By this point, the herd was retreating into the distance, leaving manure and chewed grass in their wake. It’s too bad I don’t have the equipment to store their shit. I’d be able to make some easy money.
But there wasn’t any point in worrying about his credits right now. He’d work on generating an income during the next stage of his plans. By now, he had figured out where he was. Edge needed to cross two final sub-biomes and the river running between them, and he would make it back to town.
The first was a stretch of swampy soil that ran along the south side of the river. The water wasn’t deep, and the earth was covered in thorny bushes instead of grass. But there was lots of mud and shallow ponds. The soft ground would slow him down, and he would have to watch out for attacks from beasts living in the pools as well as the river. On the bright side, it wasn’t a large area to cross. Edge should make it through within a half day’s travel, if he could find one of the bridges spanning the waterway.
The second sub-biome was the Sea of Grass. It was a place where the stalks grew to nearly twice their usual height, topping off well above his head. The only way to penetrate the dense foliage was to walk along the paths that had been carved into the verdant growth.
It was a dangerous region, where predators could ambush him with ease. But it would take days to go around the long way. Time that he didn’t have under the circumstances. Edge needed to fill his belly with something more substantial than an occasional root or berry.
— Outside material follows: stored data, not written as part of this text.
File: src/rtl/wdog_pkg.sv
package wdog_pkg;
  typedef enum logic [1:0] {
    ARM_NONE  = 2'd0,
    ARM_START = 2'd1,
    ARM_STOP  = 2'd2
  } arm_t;

  localparam int ADDR_W = 3;
  localparam logic [ADDR_W-1:0] A_CTRL   = 3'd0;
  localparam logic [ADDR_W-1:0] A_ACTION = 3'd1;
  localparam logic [ADDR_W-1:0] A_CAUSE  = 3'd2;
  localparam logic [ADDR_W-1:0] A_COUNT  = 3'd3;
  localparam logic [ADDR_W-1:0] A_STATE  = 3'd4;
endpackage

File: src/rtl/wdog_cmd_decode.sv
module wdog_cmd_decode
  import wdog_pkg::*;
#(
  parameter int          DATA_W    = 32,
  parameter bit          LOCKED    = 1'b0,
  parameter logic [31:0] CODE_SARM = 32'h0000_A5E1,
  parameter logic [31:0] CODE_GO   = 32'h0000_5AE1,
  parameter logic [31:0] CODE_PARM = 32'h0000_A5D0,
  parameter logic [31:0] CODE_HALT = 32'h0000_5AD0
) (
  input  logic              clk,
  input  logic              rst_n,
  input  logic              we_i,
  input  logic              ctrl_sel_i,
  input  logic [DATA_W-1:0] wdata_i,
  output logic              start_cmd_o,
  output logic              stop_cmd_o,
  output arm_t              arm_o
);
  localparam logic [DATA_W-1:0] SARM_W = DATA_W'(CODE_SARM);
  localparam logic [DATA_W-1:0] GO_W   = DATA_W'(CODE_GO);
  localparam logic [DATA_W-1:0] PARM_W = LOCKED ? DATA_W'(CODE_SARM) : DATA_W'(CODE_PARM);
  localparam logic [DATA_W-1:0] HALT_W = DATA_W'(CODE_HALT);

  arm_t arm_q, arm_d;
  logic wr_ctrl;

  assign wr_ctrl = we_i && ctrl_sel_i;

  always_comb begin
    start_cmd_o = wr_ctrl && (arm_q == ARM_START) && (wdata_i == GO_W);
    stop_cmd_o  = wr_ctrl && (arm_q == ARM_STOP)  && (wdata_i == HALT_W);
    arm_d       = arm_q;
    if (we_i) begin
      if (wr_ctrl && wdata_i == SARM_W)      arm_d = ARM_START;
      else if (wr_ctrl && wdata_i == PARM_W) arm_d = ARM_STOP;
      else                                   arm_d = ARM_NONE;
    end
  end

  always_ff @(posedge clk or negedge rst_n) begin
    if (!rst_n)     arm_q <= ARM_NONE;
    else if (we_i)  arm_q <= arm_d;
  end

  assign arm_o = arm_q;


  cmd_needs_arm_chk: assert property (@(posedge clk) disable iff (!rst_n)
    start_cmd_o |-> $past(we_i) && $past(ctrl_sel_i) && $past(wdata_i) == SARM_W);


  arm_cleared_chk: assert property (@(posedge clk) disable iff (!rst_n)
    (we_i && !ctrl_sel_i) |=> arm_q == ARM_NONE);

  generate
    if (LOCKED) begin : g_locked

      no_stop_locked_chk: assert property (@(posedge clk) disable iff (!rst_n)
        !stop_cmd_o && arm_q != ARM_STOP);
    end
  endgenerate
endmodule

File: src/rtl/wdog_counter.sv
module wdog_counter #(
  parameter int              CNT_W    = 32,
  parameter logic [CNT_W-1:0] LOAD_VAL = '1
) (
  input  logic             clk,
  input  logic             rst_n,
  input  logic             tick_i,
  input  logic             start_i,
  input  logic             stop_i,
  output logic             en_o,
  output logic [CNT_W-1:0] cnt_o,
  output logic             expire_o
);
  logic             en_q, en_d;
  logic [CNT_W-1:0] cnt_q, cnt_d;
  logic             cnt_ce;

  always_comb begin
    en_d     = en_q;
    cnt_d    = cnt_q;
    expire_o = 1'b0;
    if (start_i) begin
      en_d  = 1'b1;
      cnt_d = LOAD_VAL;
    end else if (stop_i) begin
      en_d  = 1'b0;
    end else if (en_q && tick_i) begin
      if (cnt_q == '0) begin
        en_d     = 1'b0;
        expire_o = 1'b1;
      end else begin
        cnt_d = cnt_q - CNT_W'(1);
      end
    end
  end

  assign cnt_ce = start_i || stop_i || (en_q && tick_i);

  always_ff @(posedge clk or negedge rst_n) begin
    if (!rst_n) begin
      en_q  <= 1'b0;
      cnt_q <= '0;
    end else if (cnt_ce) begin
      en_q  <= en_d;
      cnt_q <= cnt_d;
    end
  end

  assign en_o  = en_q;
  assign cnt_o = cnt_q;


  start_load_chk: assert property (@(posedge clk) disable iff (!rst_n)
    start_i |=> (en_q && cnt_q == LOAD_VAL));


  dec_chk: assert property (@(posedge clk) disable iff (!rst_n)
    (en_q && tick_i && cnt_q != '0 && !start_i && !stop_i) |=> cnt_q == $past(cnt_q) - CNT_W'(1));


  hold_chk: assert property (@(posedge clk) disable iff (!rst_n)
    (!tick_i && !start_i) |=> $stable(cnt_q));


  stop_chk: assert property (@(posedge clk) disable iff (!rst_n)
    (stop_i && !start_i) |=> !en_q);


  expire_off_chk: assert property (@(posedge clk) disable iff (!rst_n)
    expire_o |=> !en_q);
endmodule

File: src/rtl/wdog_reset_ctl.sv
module wdog_reset_ctl #(
  parameter int PULSE_LEN = 16
) (
  input  logic clk,
  input  logic rst_n,
  input  logic expire_i,
  input  logic act_we_i,
  input  logic act_bit_i,
  input  logic cause_we_i,
  input  logic cause_bit_i,
  output logic action_o,
  output logic cause_o,
  output logic core_rst_o,
  output logic bus_rst_o
);
  localparam int PW = $clog2(PULSE_LEN + 1);
  localparam logic [PW-1:0] PLEN = PW'(PULSE_LEN);

  logic          act_q;
  logic          cause_q, cause_d;
  logic          sel_q;
  logic [PW-1:0] pcnt_q, pcnt_d;
  logic          pulse_on;

  assign pulse_on = (pcnt_q != '0);

  always_comb begin
    pcnt_d = pcnt_q;
    if (expire_i)      pcnt_d = PLEN;
    else if (pulse_on) pcnt_d = pcnt_q - PW'(1);
    cause_d = cause_q;
    if (expire_i)                      cause_d = 1'b1;
    else if (cause_we_i && cause_bit_i) cause_d = 1'b0;
  end

  always_ff @(posedge clk or negedge rst_n) begin
    if (!rst_n) begin
      act_q   <= 1'b0;
      cause_q <= 1'b0;
      sel_q   <= 1'b0;
      pcnt_q  <= '0;
    end else begin
      if (act_we_i)                        act_q   <= act_bit_i;
      if (expire_i || cause_we_i)          cause_q <= cause_d;
      if (expire_i)                        sel_q   <= act_q;
      if (expire_i || pulse_on)            pcnt_q  <= pcnt_d;
    end
  end

  assign action_o   = act_q;
  assign cause_o    = cause_q;
  assign core_rst_o = pulse_on && !sel_q;
  assign bus_rst_o  = pulse_on &&  sel_q;


  pulse_start_chk: assert property (@(posedge clk) disable iff (!rst_n)
    expire_i |=> (core_rst_o || bus_rst_o));


  one_output_chk: assert property (@(posedge clk) disable iff (!rst_n)
    !(core_rst_o && bus_rst_o));


  sel_follow_chk: assert property (@(posedge clk) disable iff (!rst_n)
    expire_i |=> (bus_rst_o == $past(act_q)));


  cause_set_chk: assert property (@(posedge clk) disable iff (!rst_n)
    expire_i |=> cause_q);


  cause_sticky_chk: assert property (@(posedge clk) disable iff (!rst_n)
    (cause_q && !(cause_we_i && cause_bit_i)) |=> cause_q);
endmodule

File: src/rtl/keepalive_wdog.sv
module keepalive_wdog
  import wdog_pkg::*;
#(
  parameter int          DATA_W    = 32,
  parameter int          CNT_W     = 32,
  parameter logic [31:0] LOAD_VAL  = 32'hFFFF_FFFF,
  parameter int          PULSE_LEN = 16,
  parameter bit          LOCKED    = 1'b0
) (
  input  logic              clk,
  input  logic              rst_n,
  input  logic              tick_i,
  input  logic              we_i,
  input  logic [2:0]        addr_i,
  input  logic [DATA_W-1:0] wdata_i,
  output logic [DATA_W-1:0] rdata_o,
  output logic              core_rst_o,
  output logic              bus_rst_o
);
  localparam logic [CNT_W-1:0] LOAD_C = CNT_W'(LOAD_VAL);

  logic             rst_meta, rst_ns;
  logic             start_cmd, stop_cmd, expire;
  arm_t             arm;
  logic             en;
  logic [CNT_W-1:0] cnt;
  logic             action, cause;

  always_ff @(posedge clk or negedge rst_n) begin
    if (!rst_n) begin
      rst_meta <= 1'b0;
      rst_ns   <= 1'b0;
    end else begin
      rst_meta <= 1'b1;
      rst_ns   <= rst_meta;
    end
  end

  wdog_cmd_decode #(
    .DATA_W (DATA_W),
    .LOCKED (LOCKED)
  ) u_dec (
    .clk         (clk),
    .rst_n       (rst_ns),
    .we_i        (we_i),
    .ctrl_sel_i  (addr_i == A_CTRL),
    .wdata_i     (wdata_i),
    .start_cmd_o (start_cmd),
    .stop_cmd_o  (stop_cmd),
    .arm_o       (arm)
  );

  wdog_counter #(
    .CNT_W    (CNT_W),
    .LOAD_VAL (LOAD_C)
  ) u_cnt (
    .clk      (clk),
    .rst_n    (rst_ns),
    .tick_i   (tick_i),
    .start_i  (start_cmd),
    .stop_i   (stop_cmd),
    .en_o     (en),
    .cnt_o    (cnt),
    .expire_o (expire)
  );

  wdog_reset_ctl #(
    .PULSE_LEN (PULSE_LEN)
  ) u_rst (
    .clk         (clk),
    .rst_n       (rst_ns),
    .expire_i    (expire),
    .act_we_i    (we_i && addr_i == A_ACTION),
    .act_bit_i   (wdata_i[0]),
    .cause_we_i  (we_i && addr_i == A_CAUSE),
    .cause_bit_i (wdata_i[0]),
    .action_o    (action),
    .cause_o     (cause),
    .core_rst_o  (core_rst_o),
    .bus_rst_o   (bus_rst_o)
  );

  always_comb begin
    rdata_o = '0;
    case (addr_i)
      A_ACTION: rdata_o[0] = action;
      A_CAUSE:  rdata_o[0] = cause;
      A_COUNT:  rdata_o    = DATA_W'(cnt);
      A_STATE:  rdata_o[2:0] = {arm == ARM_STOP, arm == ARM_START, en};
      default:  rdata_o    = '0;
    endcase
  end
endmodule

File: config.mk
export PLATFORM = sky130hd
export DESIGN_NAME = keepalive_wdog
export DESIGN_NICKNAME = d
export VERILOG_FILES = /design/src/rtl/wdog_pkg.sv /design/src/rtl/wdog_cmd_decode.sv /design/src/rtl/wdog_counter.sv /design/src/rtl/wdog_reset_ctl.sv /design/src/rtl/keepalive_wdog.sv
export SDC_FILE = /design/constraint.sdc
export NUM_CORES = 1
export LEC_CHECK = 0
export BUFFER_PORTS_ARGS = -buffer_cell sky130_fd_sc_hd__buf_4
export CORE_ASPECT_RATIO = 0.8
export CORE_MARGIN = 2
export CORE_UTILIZATION = 45
export CTS_BUF_LIST = sky130_fd_sc_hd__clkbuf_4 sky130_fd_sc_hd__clkbuf_8
export CTS_CLUSTER_SIZE = 20
export DETAILED_ROUTE_END_ITERATION = 16
export PLACE_DENSITY = 0.73
export SETUP_SLACK_MARGIN = 0.2
export SYNTH_ARGS = -nofsm -noshare
export SYNTH_HDL_FRONTEND = slang
export SYNTH_HIERARCHICAL = 1
export SYNTH_SLANG_ARGS = --single-unit
File: constraint.sdc
create_clock -name clk -period 1.85 [get_ports clk]
set_input_delay 0.0925 -clock clk [delete_from_list [all_inputs] [get_ports clk]]
set_output_delay 0.0925 -clock clk [all_outputs]
set_load 0.05 [all_outputs]
Word-level counts from Yosys, hierarchy flattened
Cells that the tools add are included.
Word-level totals
  register bits: 45
  bits in latches: 0
  RAM bits: 0
  bits in read-only memories: 0
  input bits: 39
  output and inout port bits: 34
  logic and storage cells: 74
  memories: 0
Operators by class
  add/subtract/negate cells: 2
  multipliers: 0
  divide/modulo/power cells: 0
  magnitude comparators: 0
  equality and inequality tests: 12
  shift operators: 0
  multiplexer cells: 21
  bitwise logic cells: 0
  reductions and logical operators: 30
Operators with widths (count)
  $mux 32: 4
  $eq 32x15->1 const B: 2
  $eq 32x16->1 const B: 2
  $logic_not 32->1: 1
  $sub 32x1->32 const B: 1
  $mux 29: 1
  $logic_and 1x1->1: 13
  $mux 1: 10
  $mux 5: 2
  $eq 3x2->1 const B: 2
  $reduce_bool 2->1: 3
  $reduce_bool 3->1: 2
  $reduce_bool 5->1: 1
  $sub 5x1->5 const B: 1
  $logic_or 1x1->1: 4
  $mux 2: 2
  $ne 2x1->1 const B: 2
  $pmux 1 s4: 1
  $pmux 2 s2: 1
  $reduce_and 2->1: 2
  $reduce_and 4->1: 1
  $eq 3x1->1 const B: 1
  $eq 3x3->1 const B: 1
  $logic_not 3->1: 1
  other kinds (4): 4

Logic depth before layout (Yosys ltp)
Gate-level depths: netlist of the first run.
  depth after elaboration: 8
  depth in mapped cells: 10
  mapped depth without buffers: 9

Cells and area by module
The synthesis of the first run kept the hierarchy.
By module, submodules not included
  wdog_counter: instances 1, cells each 198, area an instance 1906.8 um2
  keepalive_wdog: instances 1, cells each 51, area an instance 386.6 um2
  wdog_reset_ctl: instances 1, cells each 34, area an instance 382.9 um2
  wdog_cmd_decode: instances 1, cells each 27, area an instance 242.7 um2

Worst setup path after synthesis of the first run
OpenSTA, ideal clock, no wires.
  path type: register to register
  start point: reg u_cnt.cnt_q[0], in the netlist u_cnt/cnt_o[0]
  end point: reg u_rst.sel_q
  data arrival time: 2.754 ns
  slack: -1.029 ns
  cell stages (with the launch flop): 9
  buffers on the path: 1
  path through: dfrtp_1 inv_1 ha_1 or4b_4 or4_4 nor3_1 buf_2 and3_1 mux2_2
On the way
  longest elaborated chain between the ends: 5
Ends and longest elaborated chain
  from (decl): line wdog_counter.sv:15  | logic [CNT_W-1:0] cnt_q, cnt_d;
  from (signal assigned): line wdog_counter.sv:45  | cnt_q <= cnt_d;
  $logic_not 32->1: line wdog_counter.sv:28  | if (cnt_q == '0) begin
  $mux 1: line wdog_counter.sv:28
  $mux 1: line wdog_counter.sv:27  | end else if (en_q && tick_i) begin
  $mux 1: line wdog_counter.sv:25  | end else if (stop_i) begin
  $mux 1: line wdog_counter.sv:22  | if (start_i) begin
  net expire: line keepalive_wdog.sv:23  | logic start_cmd, stop_cmd, expire;
  to (signal assigned): line wdog_reset_ctl.sv:45  | if (expire_i) sel_q <= act_q;
  to (decl): line wdog_reset_ctl.sv:21  | logic sel_q;
The timed path passes the listed nets, and every way through them passes these cells.
A chain may end at the register's enable or synchronous reset.

Worst setup path after layout of the first run
  start point: reg u_cnt.cnt_q[1], in the netlist u_cnt/cnt_o[1]
  end point: reg u_rst.sel_q
Same word-level chain as after synthesis.

==> results.toml, run 1 <==
[status]
result_of_the_run = "finished with violations"
violated_checks = "negative setup slack"

[cells_and_area]
fill_cells = 419
commonest_non_fill_non_tap_cell_in_the_layout = "sky130_fd_sc_hd__buf_4"
finalNetCount = 518
mostFrequentLayoutCells = "157 x sky130_fd_sc_hd__buf_4, 45 x sky130_fd_sc_hd__dfrtp_1, 30 x sky130_fd_sc_hd__and2_1, 19 x sky130_fd_sc_hd__nor2_1, 14 x sky130_fd_sc_hd__nand2_1"
post_route_cells_drive_above_1_share = 0.517
antenna_diodes = 0
utilization = 0.737
final_area_sq_um = 4680
area_growth_syn_to_layout_pct = 60.3

[power]
vdd.ir_drop.worst_mv = 0.302
combinational_power_share = 0.081
power.density_nw_per_um2 = 383
clock_power_share = 0.365
cellInternalPower_uw = 1340
leakage_component_of_the_power_uw = 0.00231
switching_share = 0.253
seq_power_share = 0.554
net-switching-power_uw = 454

[synth]
synth_seq_cells = 45
synth.net_count = 351
synth_area_per_cell_sq_um = 9.42
synth_enable_flop_cells = 0
ys.flop_type = "sky130_fd_sc_hd__dfrtp_1"
async_flop_share = 1.00
library_cells_used_by_synthesis = 58
synth_warnings = 6
post_synth_inst_count = 310
synth.yosys.seq_area_share = 0.386
synth_cell_area_sq_um = 2920

[route]
drt_pass1_iterations = 5
detailroute.via_count = 3304
number_of_nets_with_antenna_violations_after_routing = 0
drc = 0
finalWirelength_mm = 10.0
drt_initial_violations = 252
drt-wirelength-per-cell_um = 17.8
drt-vias-per-instance = 5.88

[clock_tree]
ctsRootBufferMaster = "sky130_fd_sc_hd__clkbuf_8"
clock-sinks = 45
tritoncts = "built"
numCtsBuffers = 5
clkTransAtPathRegs_ns = 0.10
clock_insertion_delay_worst_skew_ns = 0.31
max-clock-path-buffers = 2
htree_levels = 2

[global_route]
grt_max_degree = 44
grt_pass1_vias = 3319
gr-usage-all-layers = 0.276
antenna_found_initial = 0
grt_remaining_overflow = 0
grt_pass1_wl_mm = 15.6

[critical_path]
crit_fanout = 4
worstSetupEndpointType = "flip-flop"
cpPeakStageDelay_ns = 0.51
cp_slowest_cell = "sky130_fd_sc_hd__or4_4"
critPathKind = "reg2reg"
start_kind = "flip-flop"
reg2reg_setup_slack_ns = -0.56
critPathRequiredTime_ns = 2.05
path_buf_inv = 1
arrival_ns = 2.61
path_delay_family = "simple AND/OR/NAND/NOR gates"
timing.critical_path.cells = "inv_2, ha_4, or4b_4, or4_4, nor3_4, and3_4, mux2_4"

[floorplanning]
std_cell_rows = 26
initial_core_util = 0.460
chipWidth_um = 94.0
area_of_the_die_sq_um = 7150
number_of_placed_i_o_pins = 73
core_area_sq_um = 6340
die_h_um = 76.0

[timing]
timing.final.crit_period_ns = 2.41
timing.fmax_ghz = 0.416
timing.final.ws_setup_ns = -0.556
tightestPinTransition_ns = 0.572
rsz0062_at_grt = "yes"
final_hold_fails = 0
final_max_slew_viol_count = 0
setup_viol = 40
finalCritPeriodShare = 1.30
slew_headroom = 0.618
finClkSkew_ns = 0.00944

[place]
gp_routability_congestion = 0.849
dp.final_hpwl_mm = 6.32
dpl_cell_area_sq_um = 4140
place.port_buffers = 72

[flow_run]
max_cap_viol_count = 0

[worst_hold_path]
hold_wc_path_type = "in2async"
## Yosys cell counts (7+ instances only)
cell type | count | area share
sky130_fd_sc_hd__and2_1 | 31 | 0.066
sky130_fd_sc_hd__clkbuf_1 | 7 | 0.0090
sky130_fd_sc_hd__dfrtp_1 | 45 | 0.39
sky130_fd_sc_hd__inv_1 | 12 | 0.015
sky130_fd_sc_hd__mux2i_1 | 11 | 0.038
sky130_fd_sc_hd__nand2_1 | 14 | 0.018
sky130_fd_sc_hd__nand3_1 | 13 | 0.022
sky130_fd_sc_hd__nor2_1 | 19 | 0.024
sky130_fd_sc_hd__nor2b_1 | 12 | 0.026
sky130_fd_sc_hd__nor3_1 | 9 | 0.015
sky130_fd_sc_hd__nor4_1 | 15 | 0.032
sky130_fd_sc_hd__nor4bb_1 | 7 | 0.024
sky130_fd_sc_hd__o31ai_1 | 11 | 0.028
sky130_fd_sc_hd__or3_1 | 9 | 0.019
sky130_fd_sc_hd__or4_1 | 10 | 0.026
## flip-flops by register name, indices dropped and copies added (netlist names)
| register | count |
|---|---|
| u_cnt/cnt_o | 32 |
| u_rst/cause_o | 1 |
| rst_meta | 1 |
| rst_ns | 1 |
| u_cnt/en_o | 1 |
| u_rst/pcnt_q | 5 |
| u_dec/arm_o | 2 |
| u_rst/sel_q | 1 |
| u_rst/action_o | 1 |
## stage by stage
stage / total power [uW] / cells / hold WS (ns) / setup slack [ns] / TNS, ns
detailed placement: 1160 / 531 / -0.124 / -0.643 / -21.31
CTS: 1800 / 553 / 0.0836 / -0.468 / -14.27
finish: 1790 / 562 / 0.0853 / -0.556 / -17.44
global route: 1850 / 562 / 0.0988 / -0.594 / -19.39
global placement: 1150 / 531 / -0.125 / -0.579 / -18.31
floorplan: 1060 / 310 / -0.203 / -0.782 / -18.01
## worst reg2reg max path: cells and delay by family (launching register included)
kind | cells | cell delay (ns)
mux | 1 | 0.30
simple gates | 4 | 1.36
fa+ha+maj | 1 | 0.14
buf+inv | 1 | 0.09
flops | 1 | 0.40
## layer usage
metal  wire [um]  vias to the layer above  GRT usage
met4         335                        0      0.114
met3         777                       44     0.0613
met1        3920                     1591      0.349
met2        4960                      177      0.454
li1            -                     1492          -
met5           0                        -          0
## cell type report
class | count | area, sq um | area share
Clock buffer | 5 | 68.8 | 0.0147
Clock inverter | 3 | 21.3 | 0.00455
Inverter | 12 | 45.0 | 0.00963
Multi-Input combinational cell | 238 | 1940 | 0.414
Sequential cell | 45 | 1130 | 0.241
Tap cell | 84 | 105 | 0.0225
Timing Repair Buffer | 175 | 1380 | 0.294
## path summary, 6_finish.rpt
path,startpoint,end,cells past startpoint
max,u_cnt/cnt_o[1],u_rst/sel_q,7
min,rst_n,rst_ns,2
max reg2reg,u_cnt/cnt_o[1],u_rst/sel_q,7
min reg2reg,rst_ns,u_dec/arm_o[1],1
max in group asynchronous,rst_ns,u_cnt/cnt_o[13],1
min in group clk,we_i,u_dec/arm_o[0],3
## power by group through the flow
stage	sequential (uW)	clock, uW	combinational, uW
6_report	994	654	146
5_1_grt	995	697	160
4_1_cts	994	656	147
3_5_place_dp	1010	0	145
3_3_place_gp	1010	0	140
2_1_floorplan	1030	0	38.0
## kinds of logic after synthesis
kind of cell / synth area share
compound gates: 0.110
xor+xnor: 0.0120
fa+ha+maj: 0.00857
buf+inv: 0.0536
flops: 0.386
mux: 0.0454
other cells: 0.00128
simple gates: 0.384
## what timing repair did
action	CTS	global route
hold buffers	1	0
buffers inserted	11	9
hold endpoints to repair	2	0
gates cloned	2	0
gates resized for setup	44	19
setup endpoints to repair	42	42
pin swaps	25	7
No activity file was read; power rests on OpenSTA's default activity.
==> inputs of run 2 (changes only) <==
==> constraint.sdc (replaced) <==
create_clock -name clk -period 3.06 [get_ports clk]
set_input_delay 0.153 -clock clk [delete_from_list [all_inputs] [get_ports clk]]
set_output_delay 0.153 -clock clk [all_outputs]
set_load 0.05 [all_outputs]
==> run 2 against run 1 <==
Net effect: the run now ends clean; worst hold slack got worse by 0.021 ns; power fell by 32%; clock power down 17%; register-to-register slack improved by 0.86 ns; setup slack better by 0.86 ns; flip-flop and latch count unchanged; first-iteration DRC count down 37%; sequential share of layout area increased by 6.7 points; final cell count shrank 17%; largest cell class unchanged; highest routed layer unchanged.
On that note, he started walking, keeping the fingers behind him to guide his path. His priorities were speed and stealth. He would eat more skills along the way if the opportunity presented itself, but he couldn’t [Extract] more until the sun was ready to set.
Edge wasn’t ready to take on another stage-one opponent yet regardless, or anything with a good skill for that matter. Not until he had a full tank of mana and something better than his shredded clothing for armor and a sword that would cut him almost as deeply as his opponent.
He also needed to think about what kind of skills he wanted to acquire. Although he could obtain them far easier than anyone else on the planet, he only had so many slots on his core.
Right now, he only had one empty socket and he needed to make it count. Unless he came across a skill that he already had, it made sense to acquire something better than the starter skills that most low-stage beasts developed.
Going forward, he needed power that packed a punch and that synergized with each other. A comprehensive, well-rounded package that would maximize his odds of surviving in the short-term and lead him to steady growth in the long.
After he made it back to town and was fully prepared, Edge needed to cycle-up two more times and evolve his core to stage-one, the minimum required to survive in the wild without being part of a team. When he did, he would gain five more skill slots, which meant that he had six more skills to pick out over the near-term.
The miles passed beneath his boots while his mind was hard at work.
By now, Edge had reached the border of the wetlands. Although he had to pick out a winding path that would take him past the countless pools, visibility was good, and food was easy to find.
While he planned out the next stage of his growth, he stopped to pick any berries or mushrooms that he recognized along the way. Unfortunately, they were just the normal kind and not mana-seeds, but it was still far better than being hungry.
He kept one eye out for ambush predators as he continued walking northeast. But so far, he hadn’t run into anything more menacing than mosquitos and songbirds.
Edge hoped that the rest of his trip back to town would remain blessedly uneventful, although he had a sinking feeling that it wasn’t going to be that easy.